The sale will follow the buildup of some $418,319 in debt, including unpaid federal, state and real-estate taxes, over more than a decade.
“It breaks my heart,” Patrick Fusillo of Youngstown, the last commander of the now-defunct post, said of the demise of the organization, which was founded soon after World War II.
The post was forced to close when its charter was revoked in August 2011 by the ITAM’s national headquarters in Chicago for alleged “mismanagement” of the post, said Fusillo, a Marine veteran of the Vietnam War, who became post commander in September 2010.
“We, the people here in Youngstown, never gave up. It was the national that literally made the decision for us,” Fusillo said.

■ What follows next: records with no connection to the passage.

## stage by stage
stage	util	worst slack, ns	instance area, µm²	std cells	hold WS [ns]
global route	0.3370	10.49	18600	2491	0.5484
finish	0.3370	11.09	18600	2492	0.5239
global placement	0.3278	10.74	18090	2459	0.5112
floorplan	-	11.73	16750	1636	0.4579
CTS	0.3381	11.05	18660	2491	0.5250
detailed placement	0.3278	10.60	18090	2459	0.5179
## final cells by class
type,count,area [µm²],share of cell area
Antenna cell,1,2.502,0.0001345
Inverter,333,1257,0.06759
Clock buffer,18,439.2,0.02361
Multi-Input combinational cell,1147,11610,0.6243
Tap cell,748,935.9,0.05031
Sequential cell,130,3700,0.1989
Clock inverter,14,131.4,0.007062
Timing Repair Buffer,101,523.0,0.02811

Although thieves recently stripped the building of its copper pipe, Fusillo said he hopes someone will buy it and remodel it into a veterans organization serving veterans of all wars.
In its heyday during the 1970s and ’80s, the post had more than 700 members and was the largest Italian-American War Veterans post in the nation, Fusillo recalled.

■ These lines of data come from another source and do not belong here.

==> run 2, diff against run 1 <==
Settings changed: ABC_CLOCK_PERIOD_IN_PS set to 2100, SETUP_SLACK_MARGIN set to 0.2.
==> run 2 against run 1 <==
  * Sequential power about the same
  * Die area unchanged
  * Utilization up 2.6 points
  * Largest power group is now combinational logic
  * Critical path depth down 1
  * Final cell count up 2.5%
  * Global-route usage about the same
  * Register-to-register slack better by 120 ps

When it closed, it had fewer than 100 members, 75 percent of them in their 80s, he said.
“It’s too bad,” said Dr. Dominic Bitonte, 88, of Columbiana, a retired dentist and World War II and Korean War veteran.
“Ninety percent of the members were World War II veterans, and there aren’t too many of them left,” said Dr. Bitonte, who was a post member and its medical officer.
Fusillo said the post might have survived had more of an effort been made to recruit veterans of more recent wars as members.
Fusillo said the problems primarily were due to declining membership.
As membership dwindled, Fusillo said the post was faced with mounting labor costs for those it had to hire to staff hall events.
In recent years, the post’s income has been derived from membership dues, its popular fundraising spaghetti dinners, and hall rentals for wedding receptions, class reunions, boxing matches and political functions.
Included in the post’s debt is $196,341 in IRS liens dating back to 2001, including unpaid federal income tax that was to have been withheld from employees’ pay and unemployment tax.
Also included are state liens for $4,242 in unpaid workers’ compensation premiums and withholding and sales taxes.
Some $133,736 is owed for real-estate taxes, and $82,000 is owed for a mechanic’s lien for unpaid renovations to the building in 2010 and $2,000 for the contractor’s missing tools and supplies.
In a foreclosure judgment entry, Judge Lou A. D’Apolito of Mahoning County Common Pleas Court ordered that sale proceeds will first be used to pay off the real-estate tax debt, then the federal and state tax debts, and last, the mechanic’s lien and tool-and-supply loss compensation.
“It’s in deplorable condition,” Commissioner Carol Rimedio-Righetti said of the former post building.
“Years passed. No one ever did complete renovations of that building. It needed work,” said Righetti, a former city councilwoman, whose late parents were post members. She added that she thinks the building needs to be demolished.